I was wondering why we initialize our biases to -3 (then -4) in the output convolutional layers of our models. In the code it’s in the OutConv class in this line
where bias is set as an argument of SSD_Head and SSD_MultiHead.
I’m guessing it’s to help the model train at the beginning (since those biases will change with the SGD being applied). I’ve tried putting 0 and it’s true we don’t get to the same losses in the same number of epochs, what’s the reason for this?
I wanted the starting values for the output sigmoids to have a probability that’s pretty low. Since we know most bounding box activations won’t match most classes. I haven’t tested carefully whether it makes any significant different however - would be interested to hear what you find.
It worked! Time for me to start reviewing
I tuned in a few minutes too late and missed the first highlight that jeremy shared. The one before the awesome VAE blog post. Does anyone remember what he shared? I often find those snippets to be very valuable and I was planning to go back and rewatch that part but the rerecording didn’t include that part.
Makes sense! I’ll try to play around this tomorrow, it’ll be good practice.
In Bbox per cell section one of the transforms is:
RandomLighting(0.05, 0.05, tfm_y=TfmType.COORD
Why we are making a light transform coordinated with the bounding boxes?
You can check the video!
As mentioned in class, it’s redundant - doesn’t actually do anything here. But doesn’t hurt either.
Finally got around catching up with the second half of the lecture.

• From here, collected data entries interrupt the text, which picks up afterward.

**config.mk**
```make
export PLATFORM = sky130hd
export DESIGN_NAME = s16b_main
export DESIGN_NICKNAME = d
export VERILOG_FILES = /design/src/source/s16b_bus_pkg.sv /design/src/source/s16b_cab_pkg.sv /design/src/source/s16b_bus_decode.sv /design/src/source/s16b_bus_resp.sv /design/src/source/s16b_main.sv /design/src/source/s16b_sys_regs.sv
export SDC_FILE = /design/constraint.sdc
export NUM_CORES = 1
export LEC_CHECK = 0
export ABC_AREA = 1
export BUFFER_PORTS_ARGS = -buffer_cell sky130_fd_sc_hd__buf_2
export CAP_MARGIN = 30
export CORE_AREA = 3 3 117 119
export CTS_CLUSTER_DIAMETER = 30
export DETAILED_ROUTE_END_ITERATION = 12
export DIE_AREA = 0 0 120 122
export PLACE_DENSITY_LB_ADDON = 0.1
export RECOVER_POWER = 100
export SETUP_SLACK_MARGIN = 0.1
export SKIP_LAST_GASP = 1
export SYNTH_ARGS = -nofsm -noshare
export SYNTH_HDL_FRONTEND = slang
export SYNTH_HIERARCHICAL = 1
export SYNTH_SLANG_ARGS = --single-unit
```
**constraint.sdc**
```tcl
create_clock -name clk -period 2.2 [get_ports clk]
set_input_delay 0.11 -clock clk [delete_from_list [all_inputs] [get_ports clk]]
set_output_delay 0.11 -clock clk [all_outputs]
set_load 0.02 [all_outputs]
```
**src/source/s16b_bus_pkg.sv**
```systemverilog
// ========================================
// System 16B main CPU bus definitions
// Widths, region map and CPU clock ratio
// ========================================
package s16b_bus_pkg;

    // 68000 bus as seen by the glue
    typedef logic [23:1] cpu_addr_t;    // Word address
    typedef logic [15:0] cpu_data_t;
    typedef logic [18:1] rom_addr_t;    // 512 kB of program ROM

    // Region decode on address bits 22:20
    typedef logic [2:0] region_t;
    typedef logic [7:0] region_vec_t;   // One-hot active region

    // Regions 0 to 2 are program ROM banks
    localparam region_t reg_ram  = 3'd3;    // Work RAM
    localparam region_t reg_oram = 3'd4;    // Object RAM
    localparam region_t reg_vram = 3'd5;    // Tile and text RAM
    localparam region_t reg_pal  = 3'd6;    // Colour RAM
    localparam region_t reg_io   = 3'd7;

    // CPU clock enable is cen_num/cen_den of clk
    localparam logic [7:0] cen_num = 8'd29;
    localparam logic [7:0] cen_den = 8'd146;

    // Value seen on an undriven data bus
    localparam cpu_data_t data_idle = 16'hffff;

endpackage

```
**src/source/s16b_cab_pkg.sv**
```systemverilog
// ========================================
// Cabinet and game definitions
// Game ids, I/O pages and input types
// ========================================
package s16b_cab_pkg;

    typedef logic [7:0]  game_id_t;
    typedef logic [7:0]  joy_t;         // Digital joystick, active low
    typedef logic [15:0] ana_t;         // Analog axis, upper byte only
    typedef logic [7:0]  cab_byte_t;    // I/O read byte

    // Games with their own custom input page
    localparam game_id_t game_passsht = 8'h13;
    localparam game_id_t game_sdi     = 8'h12;
    localparam game_id_t game_defense = 8'h19;

    // I/O page number comes from address bits 13:12
    localparam logic [1:0] io_page_ctrl   = 2'd0;   // Video control writes
    localparam logic [1:0] io_page_cab    = 2'd1;   // Coins, starts, joysticks
    localparam logic [1:0] io_page_dip    = 2'd2;
    localparam logic [1:0] io_page_custom = 2'd3;   // Per-game extra inputs

endpackage

```
**src/source/s16b_bus_decode.sv**
```systemverilog
// ========================================
// Main CPU address decode
// Chip selects and ROM address by board
// ========================================
module s16b_bus_decode
    import s16b_bus_pkg::*;
    import s16b_cab_pkg::*;
(
    input  logic      clk,
    input  logic      rst,
    input  game_id_t  game_id,

    input  cpu_addr_t addr,
    input  logic      asn,
    input  logic      udsn,
    input  logic      ldsn,
    input  logic      rnw,

    output logic      rom_cs,
    output logic      ram_cs,
    output logic      vram_cs,
    output logic      char_cs,
    output logic      objram_cs,
    output logic      pal_cs,
    output logic      io_cs,
    output logic      tbank_cs,
    output rom_addr_t rom_addr,
    output logic      udswn,
    output logic      ldswn
);

    region_t     region;
    region_vec_t active;
    logic [1:0]  act_enc;   // ROM bank 0 to 2
    logic        busn;      // Low once a data strobe is out

    assign udswn  = udsn | rnw;
    assign ldswn  = ldsn | rnw;
    assign busn   = asn | (udsn & ldsn);
    assign region = addr[22:20];
    assign active = 8'd1 << region;

    always_comb begin
        case (active[2:0])
            3'b010:  act_enc = 2'd1;
            3'b100:  act_enc = 2'd2;
            default: act_enc = 2'd0;
        endcase
    end

    // ROM wiring differs between board families
    always_comb begin
        casez (game_id[7:3])
            5'b001??: rom_addr = addr[18:1];            // 171-5797
            5'b0001?: begin
                if (game_id == 8'h10 || game_id == 8'h1a) begin
                    rom_addr = {act_enc, addr[16:1]};   // 171-5358, large ROMs
                end else begin
                    rom_addr = {1'b0, act_enc, addr[15:1]};
                end
            end
            5'b00001: rom_addr = {1'b0, addr[17:1]};    // Korean board
            default:  rom_addr = {act_enc[0], addr[17:1]};  // 171-5521 and 171-5704
        endcase
    end

    always_ff @(posedge clk or posedge rst) begin
        if (rst) begin
            rom_cs    <= 1'b0;
            ram_cs    <= 1'b0;
            vram_cs   <= 1'b0;
            char_cs   <= 1'b0;
            objram_cs <= 1'b0;
            pal_cs    <= 1'b0;
            io_cs     <= 1'b0;
            tbank_cs  <= 1'b0;
        end else if (!asn) begin
            rom_cs    <= (|active[2:0]) && rnw;
            tbank_cs  <= active[2] && !rnw;             // Tile bank latch sits on bank 2
            char_cs   <= active[reg_vram] && addr[16];
            vram_cs   <= !busn && active[reg_vram] && !addr[16];
            ram_cs    <= !busn && active[reg_ram];
            objram_cs <= active[reg_oram];
            pal_cs    <= active[reg_pal];
            io_cs     <= active[reg_io];
        end else begin
            rom_cs    <= 1'b0;
            ram_cs    <= 1'b0;
            vram_cs   <= 1'b0;
            char_cs   <= 1'b0;
            objram_cs <= 1'b0;
            pal_cs    <= 1'b0;
            io_cs     <= 1'b0;
            tbank_cs  <= 1'b0;
        end
    end

endmodule

```
**src/source/s16b_bus_resp.sv**
```systemverilog
// ========================================
// CPU bus response
// Clock enable, read data mux and DTACK
// ========================================
module s16b_bus_resp
    import s16b_bus_pkg::*;
(
    input  logic      clk,
    input  logic      rst,
    input  logic      asn,

    input  logic      rom_cs,
    input  logic      ram_cs,
    input  logic      vram_cs,
    input  logic      char_cs,
    input  logic      objram_cs,
    input  logic      pal_cs,
    input  logic      io_cs,

    input  logic      rom_ok,
    input  logic      ram_ok,
    input  cpu_data_t rom_data,
    input  cpu_data_t ram_data,     // Shared by work RAM and VRAM
    input  cpu_data_t char_dout,
    input  cpu_data_t pal_dout,
    input  cpu_data_t obj_dout,
    input  logic [7:0] cab_dout,

    output cpu_data_t cpu_din,
    output logic      dtackn,
    output logic      cpu_cen
);

    typedef enum logic [1:0] {
        st_idle,
        st_wait,
        st_acked
    } dtack_state_t;

    dtack_state_t state;
    logic [7:0]   cen_acc;
    logic [8:0]   cen_sum;
    logic [8:0]   cen_wrap;
    logic         asn_q;
    logic         busy;

    // Fractional enable, 29 pulses every 146 clocks
    assign cen_sum  = {1'b0, cen_acc} + {1'b0, cen_num};
    assign cen_wrap = cen_sum - {1'b0, cen_den};

    always_ff @(posedge clk or posedge rst) begin
        if (rst) begin
            cen_acc <= 8'd0;
            cpu_cen <= 1'b0;
        end else if (cen_sum >= {1'b0, cen_den}) begin
            cen_acc <= cen_wrap[7:0];
            cpu_cen <= 1'b1;
        end else begin
            cen_acc <= cen_sum[7:0];
            cpu_cen <= 1'b0;
        end
    end

    // Unmapped addresses keep the last value
    always_ff @(posedge clk or posedge rst) begin
        if (rst) begin
            cpu_din <= data_idle;
        end else if (ram_cs || vram_cs) begin
            cpu_din <= ram_data;
        end else if (rom_cs) begin
            cpu_din <= rom_data;
        end else if (char_cs) begin
            cpu_din <= char_dout;
        end else if (pal_cs) begin
            cpu_din <= pal_dout;
        end else if (objram_cs) begin
            cpu_din <= obj_dout;
        end else if (io_cs) begin
            cpu_din <= {data_idle[15:8], cab_dout};
        end
    end

    assign busy = (rom_cs & ~rom_ok) | ((ram_cs | vram_cs) & ~ram_ok);

    // Wait state starts on the second edge of the cycle
    // so chip selects and I/O data have settled
    always_ff @(posedge clk or posedge rst) begin
        if (rst) begin
            state <= st_idle;
            asn_q <= 1'b1;
        end else begin
            asn_q <= asn;
            case (state)
                st_idle: if (!asn && !asn_q) state <= st_wait;
                st_wait: begin
                    if (asn) begin
                        state <= st_idle;   // Cycle aborted
                    end else if (cpu_cen && !busy) begin
                        state <= st_acked;
                    end
                end
                st_acked: if (asn) state <= st_idle;
                default:  state <= st_idle;
            endcase
        end
    end

    assign dtackn = state != st_acked;

endmodule

```
**src/source/s16b_main.sv**
```systemverilog
// ========================================
// System 16B main bus glue, top level
// ========================================
module s16b_main
    import s16b_bus_pkg::*;
    import s16b_cab_pkg::*;
(
    input  logic       clk,
    input  logic       rst,
    input  game_id_t   game_id,

    // 68000 bus
    input  cpu_addr_t  addr,
    input  logic       asn,
    input  logic       udsn,
    input  logic       ldsn,
    input  logic       rnw,
    input  cpu_data_t  cpu_dout,
    output cpu_data_t  cpu_din,
    output logic       dtackn,
    output logic       cpu_cen,

    // Memories
    output logic       rom_cs,
    output rom_addr_t  rom_addr,
    input  cpu_data_t  rom_data,
    input  logic       rom_ok,
    output logic       ram_cs,
    output logic       vram_cs,
    input  cpu_data_t  ram_data,
    input  logic       ram_ok,
    output logic       char_cs,
    output logic       pal_cs,
    output logic       objram_cs,
    input  cpu_data_t  char_dout,
    input  cpu_data_t  pal_dout,
    input  cpu_data_t  obj_dout,

    // Video control
    output logic       flip,
    output logic       video_en,
    output logic [5:0] tile_bank,

    // Cabinet
    input  joy_t       joystick1,
    input  joy_t       joystick2,
    input  joy_t       joystick3,
    input  joy_t       joystick4,
    input  ana_t       joyana1,
    input  ana_t       joyana2,
    input  ana_t       joyana3,
    input  ana_t       joyana4,
    input  logic [1:0] start_button,
    input  logic [1:0] coin_input,
    input  logic       service,
    input  logic       dip_test,
    input  logic [7:0] dipsw_a,
    input  logic [7:0] dipsw_b
);

    logic      io_cs;
    logic      tbank_cs;
    logic      ldswn;
    cab_byte_t cab_dout;

    s16b_bus_decode i_bus_decode (
        .udswn (),      // Upper byte writes only reach external RAM
        .*
    );

    s16b_sys_regs i_sys_regs (.*);

    s16b_bus_resp i_bus_resp (.*);

endmodule

```
**src/source/s16b_sys_regs.sv**
```systemverilog
// ========================================
// System registers
// Cabinet inputs and video control writes
// ========================================
module s16b_sys_regs
    import s16b_bus_pkg::*;
    import s16b_cab_pkg::*;
(
    input  logic       clk,
    input  logic       rst,
    input  game_id_t   game_id,

    input  cpu_addr_t  addr,
    input  cpu_data_t  cpu_dout,
    input  logic       ldswn,
    input  logic       io_cs,
    input  logic       tbank_cs,

    input  joy_t       joystick1,
    input  joy_t       joystick2,
    input  joy_t       joystick3,
    input  joy_t       joystick4,
    input  ana_t       joyana1,
    input  ana_t       joyana2,
    input  ana_t       joyana3,
    input  ana_t       joyana4,
    input  logic [1:0] start_button,
    input  logic [1:0] coin_input,
    input  logic       service,
    input  logic       dip_test,
    input  logic [7:0] dipsw_a,
    input  logic [7:0] dipsw_b,

    output cab_byte_t  cab_dout,
    output logic       flip,
    output logic       video_en,
    output logic [5:0] tile_bank
);

    // Joystick bit order on the cabinet page
    function automatic cab_byte_t sort_joy(input joy_t joy);
        return {joy[1:0], joy[3:2], joy[7], joy[5:4], joy[6]};
    endfunction

    // Passing Shot wires four players differently
    function automatic cab_byte_t pass_joy(input joy_t joy);
        return {joy[7:4], joy[1:0], joy[3:2]};
    endfunction

    always_ff @(posedge clk or posedge rst) begin
        if (rst) begin
            cab_dout <= 8'hff;
            flip     <= 1'b0;
            video_en <= 1'b1;
        end else begin
            cab_dout <= 8'hff;  // Unmapped reads float high
            if (io_cs) begin
                case (addr[13:12])
                    io_page_ctrl: begin
                        if (!ldswn) begin
                            flip     <= cpu_dout[6];
                            video_en <= cpu_dout[5];
                        end
                    end
                    io_page_cab: begin
                        case (addr[2:1])
                            2'd0: cab_dout <= {2'b11, start_button, service, dip_test,
                                               coin_input};
                            2'd1: cab_dout <= sort_joy(joystick1);
                            2'd3: cab_dout <= sort_joy(joystick2);
                            default: cab_dout <= 8'hff;
                        endcase
                    end
                    io_page_dip: cab_dout <= addr[1] ? dipsw_a : dipsw_b;
                    io_page_custom: begin
                        if (addr[9:8] == 2'b10) begin
                            if (game_id == game_passsht) begin
                                case (addr[2:1])
                                    2'd0: cab_dout <= pass_joy(joystick1);
                                    2'd1: cab_dout <= pass_joy(joystick2);
                                    2'd2: cab_dout <= pass_joy(joystick3);
                                    2'd3: cab_dout <= pass_joy(joystick4);
                                endcase
                            end else if (game_id == game_sdi || game_id == game_defense) begin
                                case (addr[2:1])    // Two axes per player
                                    2'd0: cab_dout <= joyana1[15:8];
                                    2'd1: cab_dout <= joyana2[15:8];
                                    2'd2: cab_dout <= joyana3[15:8];
                                    2'd3: cab_dout <= joyana4[15:8];
                                endcase
                            end
                        end
                    end
                endcase
            end
        end
    end

    // Tile bank halves written through ROM bank 2
    always_ff @(posedge clk or posedge rst) begin
        if (rst) begin
            tile_bank <= 6'd0;
        end else if (tbank_cs && !ldswn) begin
            if (addr[1]) begin
                tile_bank[5:3] <= cpu_dout[2:0];
            end else begin
                tile_bank[2:0] <= cpu_dout[2:0];
            end
        end
    end

endmodule

```
==> reports/qor.yml, run 1 <==
setup_viol: 0
hold_path_depth: 3
routabilityCongestion: 0.855
finalWorstSetupSlack_ps: 198
startpoint_type: "register"
viasPerCell: 4.74
cts_buffers: 5
ff2ff_setup_slack_ps: 200
antenna_found_initial: 0
power.net_switching_uw: 942
dp.cells: 1102
dieArea_um2: 14600
holdPathEnd: "i_bus_resp/cpu_din[12]$_DFFE_PP1P_"
finalCritPeriodShare_pct: 91.0
drive_gt1_share_pct: 28.6
final_common_cell: "nand2_1"
place_hpwl_um: 12600
slowest_delay_ps: 420
timing.fmax_mhz: 500
postPlaceCellArea_um2: 5750
pre_cts_slack_ps: 216
seq_power_share_pct: 41.3
start_util_pct: 35.9
min_period_ps: 2000
rsz0062_at_grt: "false"
worstHoldStart: "ram_data[12]"
cts_max_level: 2
dr.pass1.iters: 5
slew_headroom_pct: 19.8
io_pins: 303
clkPwrFrac_pct: 28.7
cts.clk_slew.worst_paths_ps: 70
arrival_ps: 2190
crit_chain: "ha_1 > xor2_2 > ha_1 > nand3_2 > nand2_2 > nand3_4 > o21bai_4 > nand2_2 > nand2_1 > nand2_1"
final_cell_mix: "221 x nand2_1, 198 x buf_2, 98 x nand3_1"
reg2regPathDepth: 10
stdcell_count: 1115
setup_tns_ps: 0
grt.total_usage_pct: 20.8
syn_nets: 984
wl_um: 15800
netlist_instances: 728
syn_avg_cell_area_um2: 6.25
peakVddDrop_uv: 262
clockBufferDepth: 2
clock_tree.root_cell: "clkbuf_16"
crit_path_end_kind: "register"
syn_to_final_growth_pct: 28.7
grt_overflow_total: 0
critPathRequiredTime_ps: 2390
slowest_stage: "dfrtp_1"
timing.rr.end: "i_bus_resp/cen_acc[5]$_DFF_PP0_"
tritoncts: "built"
vias: 5286
n_fill_cell: 1408
yosysWarnings: 6
grt_max_degree: 42
grt_pass1_vias: 4932
p_sw_share_pct: 33.8
outcome: "finished, final reports clean"
max-cap-violations: 0
design_area_um2: 5850
clk_latency_ps: 290
die_w_um: 120
cts-resized-gates: 0
holdWs_ps: 23.3
cpLargestDelayFamily: "simple AND/OR/NAND/NOR gates"
combPwrFrac_pct: 30.0
worstSetupPathType: "reg2reg"
critPathBufInv: 0
tightest_slew_ps: 1200
syn-cell-area_um2: 4550
avgRoutedWirePerCell_um: 14.2
hp-class: "in2reg"
fp-row-count: 41
cts_sinks: 52
port_buffers: 239
power.leakage_uw: 0.00316
coreArea_um2: 12700
drtAntennaViolNets: 0
layout.nets: 1198
power_density_nw_per_um2: 476
cp_max_fo: 7
skew_ps: 8.54
reg2reg_from: "i_bus_resp/cen_acc[0]$_DFF_PP0_"
p_int_uw: 1840
diodes: 0
grt_pass1_wl_um: 24500
final_hold_viol_count: 0
first_iter_violations: 440
slew_violations: 0
die_h_um: 122
drc: 0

That was pretty intense ! The conceptual explanation was super , will now have to think more about it and mess around with the notebooks.

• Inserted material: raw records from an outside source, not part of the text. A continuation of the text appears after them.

<file path="config.mk">
export PLATFORM = sky130hd
export DESIGN_NAME = alu
export DESIGN_NICKNAME = d
export VERILOG_FILES = /design/src/common/datapath_pkg.sv /design/src/alu/alu.sv
export SDC_FILE = /design/constraint.sdc
export NUM_CORES = 2
export LEC_CHECK = 0
export BUFFER_PORTS_ARGS = -buffer_cell sky130_fd_sc_hd__buf_2
export CORE_MARGIN = 4
export CORE_UTILIZATION = 40
export DETAILED_ROUTE_END_ITERATION = 10
export PLACE_DENSITY = 0.65
export SLEW_MARGIN = 20
export SYNTH_ARGS = -nofsm -noshare
export SYNTH_HDL_FRONTEND = slang
export SYNTH_SLANG_ARGS = --single-unit
</file>
<file path="constraint.sdc">
create_clock -name vclk -period 18.25
set_clock_uncertainty 0.05 [all_clocks]
set_input_delay 1.825 -clock vclk [all_inputs]
set_output_delay 1.825 -clock vclk [all_outputs]
set_load 0.005 [all_outputs]
</file>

I somehow had this random idea into the first half of the lecture, that if we made the anchor boxes small enough(1px), we could then start classifying at the pixel level. But clearly, I hadn’t thought it through, and my dreams are shattered now.
Sure you can As long as you have pixel-level labels. And if you do, it’s called segmentation, and we’ll be learning that later in this course…
Omg yes !
I found a bug in
flatten_conv in the pascal-multi notebook. Fixed now. Makes finding the smaller objects look much better when k>1.
Ah, yes. But what if we want to do it in a single pass for images which contain multiple objects of interest? Say you want to detect all the faces in an image and straighten them all in a single pass. Although I’m still skeptical about the use cases, for faces we’d probably be better off using face alignment models.
I need a little bit of a help here with BatchNorm
Here I think Jeremy says “BatchNorm is meant to move towards a [0, 1] random variable”. Wouldn’t BN try to make the mean of the activation closer to 0 and standard deviation closer to 1, so activations should be (hopefully) somewhere between -1 and 1?
Nearly - a standard deviation of 1 means ~68% should fall between -1 and 1, if normally distributed. https://en.wikipedia.org/wiki/68–95–99.7_rule
Although also there are the beta and gamma coeffs (the affine transform) in the batchnorm layer, which can then pull the mean and std away from 0,1 again…
Ohhhh, I got it. 0, 1 is not a range but they correspond to mean and std. I was scratching my head because there must be negative values that we don’t want to chop off with ReLU right after.
Thank you so much for the quick response!!
I’m rewatching the video (thanks for getting it up so quick) and am having some questions when you put the conv2d onto your model and have 2x2x(4+c). So this would take the image and split it into 4 parts. Then each of those parts would be compared against 4+c filters to see which one activated it the most, is that correct? So going back to part1 if the dog eye filter was one of the 4+c filters, this would activate once one of the 4 parts looked like a dog eye, am I saying that correctly?
No. The ‘matching problem’ is solved by figuring out which ground truth object has the highest jaccard overlap with that grid cell.
After doing that, we take each matched object and the activations corresponding to the matched anchor box, and calculate L1 loss of the 4 coord activations, and binary cross entropy loss of the c+1 class activations (but removing the background class).